An integrated approach to doped thin films with strain tunable magnetic anisotropy: Powder synthesis, target preparation and pulsed laser deposition of Bi:YIG

TL;DR

This paper introduces a comprehensive method for synthesizing Bi:YIG thin films with tunable magnetic anisotropy, emphasizing the entire process from nanopowder synthesis to pulsed laser deposition, and demonstrating strain-induced anisotropy control.

Contribution

It presents a novel integrated synthesis and processing approach for Bi:YIG thin films with controllable magnetic anisotropy, highlighting strain effects and thickness-dependent properties.

Findings

Enhanced perpendicular anisotropy due to strain

Tunable anisotropy by adjusting film thickness

Perpendicular anisotropy surpasses shape anisotropy at 3.5 nm

Abstract

We present a synthesis/processing method for fabricating ferrimagnetic insulator (Bi-doped yttrium iron garnet) thin films with tunable magnetic anisotropy.
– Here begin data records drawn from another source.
$ cat src/rtl/router_ingress_fifo.sv
// Per-port ingress packet FIFO with head-of-queue header decode for the router arbiter.
// Define ROUTER_STORE_FWD_EN for store-and-forward; otherwise the FIFO is cut-through.
module router_ingress_fifo
    import router_pkg::*;
#(
    parameter int unsigned DEPTH  = 8,
    parameter int unsigned ADDR_W = $clog2(DEPTH)
) (
    input  logic                     clk,
    input  logic                     rst_n,
    input  logic [ROUTER_DATA_W-1:0] s_tdata,
    input  logic                     s_tvalid,
    output logic                     s_tready,
    input  logic                     s_tlast,
    output logic [ROUTER_DATA_W-1:0] m_tdata,
    output logic                     m_tvalid,
    input  logic                     m_tready,
    output logic                     m_tlast,
    output logic                     hdr_valid,
    output logic [DEST_ADDR_W-1:0]   hdr_dest_addr,
    output logic [DEST_FPGA_W-1:0]   hdr_dest_fpga,
    output logic [SRC_ADDR_W-1:0]    hdr_src_addr,
    output logic [ADDR_W:0]          pkt_count,
    output logic                     err_oversize
);

    localparam int unsigned PTR_W = ADDR_W + 1;

    logic [PTR_W-1:0] wr_ptr_q, wr_ptr_d;
    logic [PTR_W-1:0] rd_ptr_q, rd_ptr_d;
    logic [PTR_W-1:0] pkt_count_q, pkt_count_d;
    logic             sop_q, sop_d;
    logic             full, empty, wr_en, rd_en, head_valid;
    beat_t            wr_beat, rd_beat;

    assign empty = (wr_ptr_q == rd_ptr_q);
    assign full  = (wr_ptr_q[ADDR_W] != rd_ptr_q[ADDR_W]) &&
                   (wr_ptr_q[ADDR_W-1:0] == rd_ptr_q[ADDR_W-1:0]);

`ifdef ROUTER_STORE_FWD_EN
    logic release_q, release_d;
    logic err_q, err_d;

    // A packet that fills the FIFO without its tlast can never complete, so let it drain cut-through.
    assign head_valid = !empty && ((pkt_count_q != '0) || release_q);

    always_comb begin
        release_d = release_q;
        err_d     = err_q;
        if (full && (pkt_count_q == '0)) begin
            release_d = 1'b1;
            err_d     = 1'b1;
        end else if (rd_en && rd_beat.last) begin
            release_d = 1'b0;
        end
    end

    always_ff @(posedge clk or negedge rst_n) begin
        if (!rst_n) begin
            release_q <= 1'b0;
            err_q     <= 1'b0;
        end else begin
            release_q <= release_d;
            err_q     <= err_d;
        end
    end

    assign err_oversize = err_q;
`else
    assign head_valid   = !empty;
    assign err_oversize = 1'b0;
`endif

    assign s_tready = !full;
    assign wr_en    = s_tvalid && !full;
    assign rd_en    = head_valid && m_tready;

    assign wr_beat.last = s_tlast;
    assign wr_beat.data = s_tdata;

    assign m_tvalid  = head_valid;
    assign m_tdata   = head_valid ? rd_beat.data : '0;
    assign m_tlast   = head_valid && rd_beat.last;
    assign hdr_valid = head_valid && sop_q;

    assign hdr_dest_addr = hdr_valid ? m_tdata[DEST_ADDR_LSB +: DEST_ADDR_W] : '0;
    assign hdr_dest_fpga = hdr_valid ? m_tdata[DEST_FPGA_LSB +: DEST_FPGA_W] : '0;
    assign hdr_src_addr  = hdr_valid ? m_tdata[SRC_ADDR_LSB +: SRC_ADDR_W]   : '0;
    assign pkt_count     = pkt_count_q;

    // Pointer, start-of-packet and packet-count next state.
    always_comb begin
        wr_ptr_d    = wr_ptr_q;
        rd_ptr_d    = rd_ptr_q;
        sop_d       = sop_q;
        pkt_count_d = pkt_count_q;
        if (wr_en) begin
            wr_ptr_d = wr_ptr_q + PTR_W'(1);
        end
        if (rd_en) begin
            rd_ptr_d = rd_ptr_q + PTR_W'(1);
            sop_d    = rd_beat.last;
        end
        case ({wr_en && s_tlast, rd_en && rd_beat.last})
            2'b10:   pkt_count_d = pkt_count_q + PTR_W'(1);
            2'b01:   pkt_count_d = pkt_count_q - PTR_W'(1);
            default: pkt_count_d = pkt_count_q;
        endcase
    end

    always_ff @(posedge clk or negedge rst_n) begin
        if (!rst_n) begin
            wr_ptr_q    <= '0;
            rd_ptr_q    <= '0;
            sop_q       <= 1'b1;
            pkt_count_q <= '0;
        end else begin
            wr_ptr_q    <= wr_ptr_d;
            rd_ptr_q    <= rd_ptr_d;
            sop_q       <= sop_d;
            pkt_count_q <= pkt_count_d;
        end
    end

    router_fifo_mem #(
        .DEPTH  (DEPTH),
        .ADDR_W (ADDR_W)
    ) u_mem (
        .clk     (clk),
        .we_i    (wr_en),
        .waddr_i (wr_ptr_q[ADDR_W-1:0]),
        .wdata_i (wr_beat),
        .raddr_i (rd_ptr_q[ADDR_W-1:0]),
        .rdata_o (rd_beat)
    );

endmodule
$ cat config.mk
export PLATFORM = sky130hd
export DESIGN_NAME = router_ingress_fifo
export DESIGN_NICKNAME = d
export VERILOG_FILES = /design/src/rtl/router_pkg.sv /design/src/rtl/router_fifo_mem.sv /design/src/rtl/router_ingress_fifo.sv
export SDC_FILE = /design/constraint.sdc
export NUM_CORES = 1
export LEC_CHECK = 0
export CAP_MARGIN = 40
export CORE_AREA = 4 4 263 162
export DETAILED_ROUTE_END_ITERATION = 8
export DIE_AREA = 0 0 267 166
export PLACE_DENSITY = 0.75
export RECOVER_POWER = 100
export SLEW_MARGIN = 20
export SYNTH_ARGS = -nofsm -noshare
export SYNTH_HDL_FRONTEND = slang
export SYNTH_SLANG_ARGS = --single-unit
$ cat constraint.sdc
create_clock -name clk -period 6.05 [get_ports clk]
set_input_delay 1.21 -clock clk [delete_from_list [all_inputs] [get_ports clk]]
set_output_delay 1.21 -clock clk [all_outputs]
set_load 0.05 [all_outputs]
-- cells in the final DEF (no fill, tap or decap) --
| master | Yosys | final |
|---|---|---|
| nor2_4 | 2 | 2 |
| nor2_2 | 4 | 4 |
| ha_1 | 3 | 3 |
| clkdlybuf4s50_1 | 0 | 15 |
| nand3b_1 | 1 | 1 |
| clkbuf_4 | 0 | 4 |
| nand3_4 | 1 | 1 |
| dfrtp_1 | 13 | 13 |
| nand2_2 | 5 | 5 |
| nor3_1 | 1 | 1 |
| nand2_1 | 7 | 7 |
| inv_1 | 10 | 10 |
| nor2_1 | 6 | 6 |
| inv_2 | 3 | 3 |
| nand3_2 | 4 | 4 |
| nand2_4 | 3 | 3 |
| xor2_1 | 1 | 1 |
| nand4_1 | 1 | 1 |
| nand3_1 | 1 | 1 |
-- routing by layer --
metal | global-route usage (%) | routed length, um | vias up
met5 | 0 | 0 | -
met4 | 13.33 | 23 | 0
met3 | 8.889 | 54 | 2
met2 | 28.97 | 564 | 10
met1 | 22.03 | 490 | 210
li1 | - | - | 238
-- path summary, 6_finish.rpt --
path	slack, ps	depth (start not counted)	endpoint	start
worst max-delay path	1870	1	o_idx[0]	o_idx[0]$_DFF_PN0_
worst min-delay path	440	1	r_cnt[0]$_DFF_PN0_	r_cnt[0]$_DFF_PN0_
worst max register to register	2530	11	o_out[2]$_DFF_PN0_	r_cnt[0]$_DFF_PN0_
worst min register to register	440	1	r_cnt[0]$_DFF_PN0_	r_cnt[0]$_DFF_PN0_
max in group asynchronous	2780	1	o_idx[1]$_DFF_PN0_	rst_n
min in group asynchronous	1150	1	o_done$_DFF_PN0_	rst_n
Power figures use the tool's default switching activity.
--- config.mk ---
export PLATFORM = sky130hd
export DESIGN_NAME = muldiv_unit
export DESIGN_NICKNAME = d
export VERILOG_FILES = /design/src/rtl/muldiv_unit.sv
export SDC_FILE = /design/constraint.sdc
export NUM_CORES = 1
export LEC_CHECK = 0
export ABC_CLOCK_PERIOD_IN_PS = 11400
export CAP_MARGIN = 15
export CORE_UTILIZATION = 40
export DETAILED_ROUTE_END_ITERATION = 7
export PLACE_DENSITY = 0.57
export SYNTH_ARGS = -nofsm -noshare
export SYNTH_HDL_FRONTEND = slang
export SYNTH_SLANG_ARGS = --single-unit
--- constraint.sdc ---
create_clock -name clk -period 11.4 [get_ports clk]
set_input_delay 2.28 -clock clk [delete_from_list [all_inputs] [get_ports clk]]
set_output_delay 2.28 -clock clk [all_outputs]
set_load 0.01 [all_outputs]
**src/rtl/keypad_event_queue.sv**
```systemverilog
// Debounced active-low keypad that queues press events (key index) in a FIFO,
// with an optional auto-repeat of the most recently pressed key.
module keypad_event_queue #(
    parameter  int unsigned NKEYS      = 16,
    parameter  int unsigned DEB_CYC    = 4,
    parameter  int unsigned DEPTH      = 4,
    parameter  int unsigned REPEAT_EN  = 0,
    parameter  int unsigned REPEAT_CYC = 64,
    localparam int unsigned KEY_W      = $clog2(NKEYS),
    localparam int unsigned LVL_W      = $clog2(DEPTH) + 1
) (
    input  logic             sw_clk,
    input  logic             rst,
    input  logic [NKEYS-1:0] pb,
    input  logic             key_ready,
    output logic             key_valid,
    output logic [KEY_W-1:0] key_code,
    output logic             key_down,
    output logic [LVL_W-1:0] fifo_level,
    output logic             overflow
);
    localparam int unsigned PTR_W = $clog2(DEPTH);
    localparam int unsigned RPT_W = $clog2(REPEAT_CYC);

    typedef enum logic {S_IDLE, S_ARMED} rpt_state_e;

    logic [NKEYS-1:0] sync1_q, sync2_q;
    logic [NKEYS-1:0] pressed_q, pressed_prev_q, differs, new_press;
    logic [7:0]       deb_cnt_q [NKEYS];
    logic             key_down_q;
    logic             ev_valid_q;
    logic [KEY_W-1:0] ev_code_q, new_code;

    rpt_state_e       state_q, state_d;
    logic [RPT_W-1:0] rcnt_q, rcnt_d;
    logic [KEY_W-1:0] rkey_q, rkey_d;
    logic             rep_push;

    logic [KEY_W-1:0] mem_q [DEPTH];
    logic [PTR_W-1:0] wr_ptr_q, rd_ptr_q;
    logic [LVL_W-1:0] level_q;
    logic             overflow_q;
    logic             push, pop, full, wr_en;
    logic [KEY_W-1:0] push_code;

    always_ff @(posedge sw_clk or negedge rst) begin
        if (!rst) begin
            sync1_q <= '1;
            sync2_q <= '1;
        end else begin
            sync1_q <= pb;
            sync2_q <= sync1_q;
        end
    end

    // pressed_q is active-high, synced inputs are active-low
    assign differs = ~sync2_q ^ pressed_q;

    always_ff @(posedge sw_clk or negedge rst) begin
        if (!rst) begin
            pressed_q      <= '0;
            pressed_prev_q <= '0;
            key_down_q     <= 1'b0;
            for (int unsigned i = 0; i < NKEYS; i++) begin
                deb_cnt_q[i] <= '0;
            end
        end else begin
            pressed_prev_q <= pressed_q;
            key_down_q     <= |pressed_q;
            for (int unsigned i = 0; i < NKEYS; i++) begin
                if (!differs[i]) begin
                    deb_cnt_q[i] <= '0;
                end else if (deb_cnt_q[i] == 8'(DEB_CYC - 1)) begin
                    deb_cnt_q[i] <= '0;
                    pressed_q[i] <= ~pressed_q[i];
                end else begin
                    deb_cnt_q[i] <= deb_cnt_q[i] + 8'd1;
                end
            end
        end
    end

    assign new_press = pressed_q & ~pressed_prev_q;

    // Descending scan so the lowest simultaneous press wins
    always_comb begin
        new_code = '0;
        for (int unsigned i = NKEYS; i > 0; i--) begin
            if (new_press[i-1]) new_code = KEY_W'(i - 1);
        end
    end

    always_ff @(posedge sw_clk or negedge rst) begin
        if (!rst) begin
            ev_valid_q <= 1'b0;
            ev_code_q  <= '0;
        end else begin
            ev_valid_q <= |new_press;
            ev_code_q  <= new_code;
        end
    end

    always_comb begin
        state_d  = state_q;
        rcnt_d   = rcnt_q;
        rkey_d   = rkey_q;
        rep_push = 1'b0;
        if (REPEAT_EN != 0) begin
            case (state_q)
                S_IDLE: begin
                    if (ev_valid_q) begin
                        state_d = S_ARMED;
                        rkey_d  = ev_code_q;
                        rcnt_d  = '0;
                    end
                end
                S_ARMED: begin
                    if (ev_valid_q) begin
                        rkey_d = ev_code_q;
                        rcnt_d = '0;
                    end else if (!pressed_q[rkey_q]) begin
                        state_d = S_IDLE;
                        rcnt_d  = '0;
                    end else if (rcnt_q == RPT_W'(REPEAT_CYC - 1)) begin
                        rep_push = 1'b1;
                        rcnt_d   = '0;
                    end else begin
                        rcnt_d = rcnt_q + RPT_W'(1);
                    end
                end
                default: state_d = S_IDLE;
            endcase
        end
    end

    always_ff @(posedge sw_clk or negedge rst) begin
        if (!rst) begin
            state_q <= S_IDLE;
            rcnt_q  <= '0;
            rkey_q  <= '0;
        end else begin
            state_q <= state_d;
            rcnt_q  <= rcnt_d;
            rkey_q  <= rkey_d;
        end
    end

    assign push      = ev_valid_q | rep_push;
    assign push_code = ev_valid_q ? ev_code_q : rkey_q;
    assign pop       = key_valid & key_ready;
    assign full      = (level_q == LVL_W'(DEPTH));
    assign wr_en     = push & (~full | pop);

    always_ff @(posedge sw_clk or negedge rst) begin
        if (!rst) begin
            wr_ptr_q   <= '0;
            rd_ptr_q   <= '0;
            level_q    <= '0;
            overflow_q <= 1'b0;
        end else begin
            if (wr_en) wr_ptr_q <= wr_ptr_q + PTR_W'(1);
            if (pop)   rd_ptr_q <= rd_ptr_q + PTR_W'(1);
            if (wr_en && !pop)      level_q <= level_q + LVL_W'(1);
            else if (pop && !wr_en) level_q <= level_q - LVL_W'(1);
            if (push && full && !pop) overflow_q <= 1'b1;
        end
    end

    always_ff @(posedge sw_clk) begin
        if (wr_en) mem_q[wr_ptr_q] <= push_code;
    end

    assign key_valid  = (level_q != '0);
    assign key_code   = key_valid ? mem_q[rd_ptr_q] : '0;
    assign key_down   = key_down_q;
    assign fifo_level = level_q;
    assign overflow   = overflow_q;

endmodule

```
**src/rtl/obuf_drain.sv**
```systemverilog
// Output-drain stage: snapshots the array column sums, pulses the accumulator clear,
// then streams requantized columns. Optional ReLU clamp via `OBUF_DRAIN_RELU_EN.
module obuf_requant #(
  parameter int DATA_W = 32,
  parameter int OUT_W  = 8
) (
  input  logic [DATA_W-1:0] x,
  input  logic [4:0]        sh,
  output logic [OUT_W-1:0]  y
);
  localparam logic signed [DATA_W-1:0] MAXV = DATA_W'((1 << (OUT_W-1)) - 1);
  localparam logic signed [DATA_W-1:0] MINV = -MAXV - DATA_W'(1);

  logic signed [DATA_W-1:0] shr, pre;

  // >>> fills with the sign bit, so oversized shifts settle at 0 or -1
  assign shr = $signed(x) >>> sh;

  always_comb begin
    pre = shr;
`ifdef OBUF_DRAIN_RELU_EN
    if (pre < 0) pre = '0;
`endif
    if (pre > MAXV)      y = MAXV[OUT_W-1:0];
    else if (pre < MINV) y = MINV[OUT_W-1:0];
    else                 y = pre[OUT_W-1:0];
  end
endmodule

module obuf_drain #(
  parameter int ARRAY_SIZE = 16,
  parameter int DATA_W     = 32,
  parameter int OUT_W      = 8
) (
  input  logic                                  clk,
  input  logic                                  nRST,
  input  logic [ARRAY_SIZE-1:0][DATA_W-1:0]     acc_sums,
  input  logic                                  capture,
  input  logic [4:0]                            shift_amt,
  output logic [ARRAY_SIZE-1:0]                 acc_clear,
  output logic                                  busy,
  output logic                                  out_valid,
  input  logic                                  out_ready,
  output logic [OUT_W-1:0]                      out_data,
  output logic [$clog2(ARRAY_SIZE)-1:0]         out_col,
  output logic                                  out_last,
  output logic                                  overrun
);
  localparam int IDX_W = $clog2(ARRAY_SIZE);

  typedef enum logic {IDLE, DRAIN} state_t;

  state_t                            state, state_n;
  logic [ARRAY_SIZE-1:0][DATA_W-1:0] shadow;
  logic [4:0]                        shift_q;
  logic [IDX_W-1:0]                  idx, idx_n;
  logic                              hs, last_hs, cap_acc, cap_drop;

  assign out_valid = (state == DRAIN);
  assign busy      = out_valid;
  assign out_col   = idx;
  assign out_last  = out_valid && (idx == IDX_W'(ARRAY_SIZE-1));
  assign hs        = out_valid & out_ready;
  assign last_hs   = hs & out_last;
  assign cap_acc   = capture & ((state == IDLE) | last_hs);
  assign cap_drop  = capture & (state == DRAIN) & ~last_hs;

  always_comb begin
    state_n = state;
    idx_n   = idx;
    case (state)
      IDLE:  if (cap_acc) state_n = DRAIN;
      DRAIN: if (last_hs && !cap_acc) state_n = IDLE;
      default: state_n = IDLE;
    endcase
    if (cap_acc)  idx_n = '0;
    else if (hs)  idx_n = out_last ? '0 : idx + 1'b1;
  end

  always_ff @(posedge clk) begin
    if (!nRST) begin
      state     <= IDLE;
      idx       <= '0;
      shadow    <= '0;
      shift_q   <= '0;
      acc_clear <= '0;
      overrun   <= 1'b0;
    end else begin
      state     <= state_n;
      idx       <= idx_n;
      acc_clear <= {ARRAY_SIZE{cap_acc}};
      if (cap_acc) begin
        shadow  <= acc_sums;
        shift_q <= shift_amt;
      end
      if (cap_drop) overrun <= 1'b1;
    end
  end

  obuf_requant #(.DATA_W(DATA_W), .OUT_W(OUT_W)) u_rq (
    .x (shadow[idx]),
    .sh(shift_q),
    .y (out_data)
  );
endmodule

```
===== src/rtl/count8_down_timer.sv =====
// rtl/count8_down_timer.sv - loadable down-counting timer with terminal-count pulse and sticky done
// Optional prescaler compiled in with `define COUNT8_DOWN_PRESCALE_EN.
module count8_down_timer #(
   parameter int WIDTH    = 8,
   parameter int PRESCALE = 4
) (
   input  logic             clk,
   input  logic             rst,
   input  logic [WIDTH-1:0] data,
   input  logic             load,
   input  logic             start,
   input  logic             stop,
   input  logic             auto_reload,
   output logic [WIDTH-1:0] out,
   output logic             busy,
   output logic             tc,
   output logic             done
);

   typedef enum logic [1:0] {S_IDLE, S_RUN, S_HOLD, S_DONE} state_t;

   state_t           state_q, state_d;
   logic [WIDTH-1:0] out_q, out_d;
   logic [WIDTH-1:0] reload_q, reload_d;
   logic             busy_q, busy_d;
   logic             tc_q, tc_d;
   logic             done_q, done_d;
   logic             tick;

`ifdef COUNT8_DOWN_PRESCALE_EN
   localparam int PW = (PRESCALE > 1) ? $clog2(PRESCALE) : 1;

   logic [PW-1:0] presc_q, presc_d;
   logic [PW-1:0] presc_run;

   // With PRESCALE=1 the counter sits at 0 and every RUN cycle ticks.
   assign tick      = (presc_q == PW'(PRESCALE - 1));
   assign presc_run = tick ? '0 : presc_q + PW'(1);
`else
   // PRESCALE is legal only when >= 1; without the prescaler every RUN cycle ticks.
   assign tick = (PRESCALE >= 1);
`endif

   always_comb begin
      state_d  = state_q;
      out_d    = out_q;
      reload_d = reload_q;
      busy_d   = busy_q;
      tc_d     = 1'b0;
      done_d   = done_q;
`ifdef COUNT8_DOWN_PRESCALE_EN
      presc_d  = presc_q;
`endif
      if (load) begin
         state_d  = S_IDLE;
         out_d    = data;
         reload_d = data;
         busy_d   = 1'b0;
         done_d   = 1'b0;
`ifdef COUNT8_DOWN_PRESCALE_EN
         presc_d  = '0;
`endif
      end else begin
         case (state_q)
            S_IDLE, S_DONE: begin
               if (start) begin
                  if (out_q == '0) begin
                     state_d = S_DONE;
                     done_d  = 1'b1;
                     tc_d    = 1'b1;
                  end else begin
                     state_d = S_RUN;
                     busy_d  = 1'b1;
                     done_d  = 1'b0;
`ifdef COUNT8_DOWN_PRESCALE_EN
                     presc_d = '0;
`endif
                  end
               end
            end
            S_RUN: begin
               if (stop) begin
                  state_d = S_HOLD;
               end else begin
`ifdef COUNT8_DOWN_PRESCALE_EN
                  presc_d = presc_run;
`endif
                  if (tick) begin
                     if (out_q > WIDTH'(1)) begin
                        out_d = out_q - WIDTH'(1);
                     end else if (auto_reload && (reload_q != '0)) begin
                        out_d = reload_q;
                        tc_d  = 1'b1;
                     end else begin
                        out_d   = '0;
                        tc_d    = 1'b1;
                        done_d  = 1'b1;
                        busy_d  = 1'b0;
                        state_d = S_DONE;
                     end
                  end
               end
            end
            S_HOLD: begin
               if (start && !stop) begin
                  state_d = S_RUN;
               end
            end
            default: state_d = S_IDLE;
         endcase
      end
   end

   always_ff @(posedge clk or posedge rst) begin
      if (rst) begin
         state_q  <= S_IDLE;
         out_q    <= '0;
         reload_q <= '0;
         busy_q   <= 1'b0;
         tc_q     <= 1'b0;
         done_q   <= 1'b0;
`ifdef COUNT8_DOWN_PRESCALE_EN
         presc_q  <= '0;
`endif
      end else begin
         state_q  <= state_d;
         out_q    <= out_d;
         reload_q <= reload_d;
         busy_q   <= busy_d;
         tc_q     <= tc_d;
         done_q   <= done_d;
`ifdef COUNT8_DOWN_PRESCALE_EN
         presc_q  <= presc_d;
`endif
      end
   end

   assign out  = out_q;
   assign busy = busy_q;
   assign tc   = tc_q;
   assign done = done_q;

endmodule
`src/rtl/serial_operand_tx.sv`:
```
// Purpose: latches a 4-bit operand and shifts it out as a framed, pre-encoded bit-serial stream with its own ser_clk.
// Latency: frame spans 2*WIDTH*CLK_DIV cycles after launch, plus a one-cycle done pulse before returning to IDLE.
// Backpressure: none; start edges that arrive outside IDLE are dropped, not queued.
module serial_operand_tx #(
  parameter int WIDTH   = 4,
  parameter int CLK_DIV = 1
) (
  input  logic [7:0] io_in,
  output logic [7:0] io_out
);

  typedef enum logic [1:0] {
    IDLE   = 2'd0,
    SETUP  = 2'd1,
    STROBE = 2'd2,
    DONE   = 2'd3
  } state_t;

  localparam logic [3:0] PHASE_LAST = 4'(CLK_DIV - 1);
  localparam logic [1:0] BIT_LAST   = 2'(WIDTH - 1);
  localparam logic [3:0] OP_MASK    = 4'((1 << WIDTH) - 1);

  logic       clk;
  logic       rst_n;
  logic [3:0] b_pins;
  logic       start;
  logic       unused_pin;

  assign clk        = io_in[0];
  assign rst_n      = io_in[1];
  assign b_pins     = io_in[5:2];
  assign start      = io_in[6];
  assign unused_pin = io_in[7];

  state_t           state;
  state_t           state_nxt;
  logic             start_q;
  logic [3:0]       phase;
  logic [1:0]       bit_cnt;
  logic [WIDTH-1:0] shreg;
  logic [WIDTH-1:0] enc;
  logic [3:0]       operand;
  logic             launch;
  logic             phase_end;
  logic             ser_data;
  logic             ser_clk;
  logic             busy;
  logic             done;

  assign launch    = (state == IDLE) && start && !start_q;
  assign phase_end = (phase == PHASE_LAST);

  // Pre-invert bits that will pass an odd number of inverting stages in the receiver; first-sent bit sits in shreg[0].
  always_comb begin
    enc = '0;
    for (int i = 0; i < WIDTH; i++) begin
      enc[i] = b_pins[WIDTH-1-i] ^ (((WIDTH - 1 - i) % 2) == 1);
    end
  end

  // Next-state logic and Moore outputs decoded from the current state.
  always_comb begin
    state_nxt = state;
    ser_clk   = 1'b0;
    ser_data  = 1'b0;
    busy      = 1'b0;
    done      = 1'b0;
    case (state)
      IDLE: begin
        if (launch) state_nxt = SETUP;
      end
      SETUP: begin
        busy     = 1'b1;
        ser_data = shreg[0];
        if (phase_end) state_nxt = STROBE;
      end
      STROBE: begin
        busy     = 1'b1;
        ser_clk  = 1'b1;
        ser_data = shreg[0];
        if (phase_end) state_nxt = (bit_cnt == BIT_LAST) ? DONE : SETUP;
      end
      DONE: begin
        done      = 1'b1;
        state_nxt = IDLE;
      end
      default: state_nxt = IDLE;
    endcase
  end

  // State, edge detector, phase/bit counters and the operand/shift registers.
  always_ff @(posedge clk) begin
    if (!rst_n) begin
      state   <= IDLE;
      start_q <= 1'b0;
      phase   <= 4'd0;
      bit_cnt <= 2'd0;
      shreg   <= '0;
      operand <= 4'd0;
    end else begin
      state   <= state_nxt;
      start_q <= start;
      // Phase counter restarts on every state change so each ser_clk phase is exactly CLK_DIV cycles.
      if ((state_nxt != state) || (state == IDLE)) begin
        phase <= 4'd0;
      end else begin
        phase <= phase + 4'd1;
      end
      if (launch) begin
        shreg   <= enc;
        operand <= b_pins & OP_MASK;
        bit_cnt <= 2'd0;
      end else if ((state == STROBE) && phase_end && (bit_cnt != BIT_LAST)) begin
        // Advance on the falling ser_clk edge so data only moves while ser_clk is low.
        shreg   <= shreg >> 1;
        bit_cnt <= bit_cnt + 2'd1;
      end
    end
  end

  assign io_out = {operand, done, busy, ser_clk, ser_data};

endmodule

```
Since the desired magnetic properties rely on controllable thickness and successful doping, we pay attention to the entire synthesis/processing procedure (nanopowder synthesis, nanocrystalline target preparation and pulsed laser deposition (PLD)). Atomically flat films were deposited by PLD on (111)-orientated yttrium aluminum garnet. We show a significant enhancement of perpendicular anisotropy in the films, caused by strain-induced anisotropy. In addition, the perpendicular anisotropy is tunable by decreasing the film thickness and overwhelms the shape anisotropy at a critical thickness of 3.5 nm.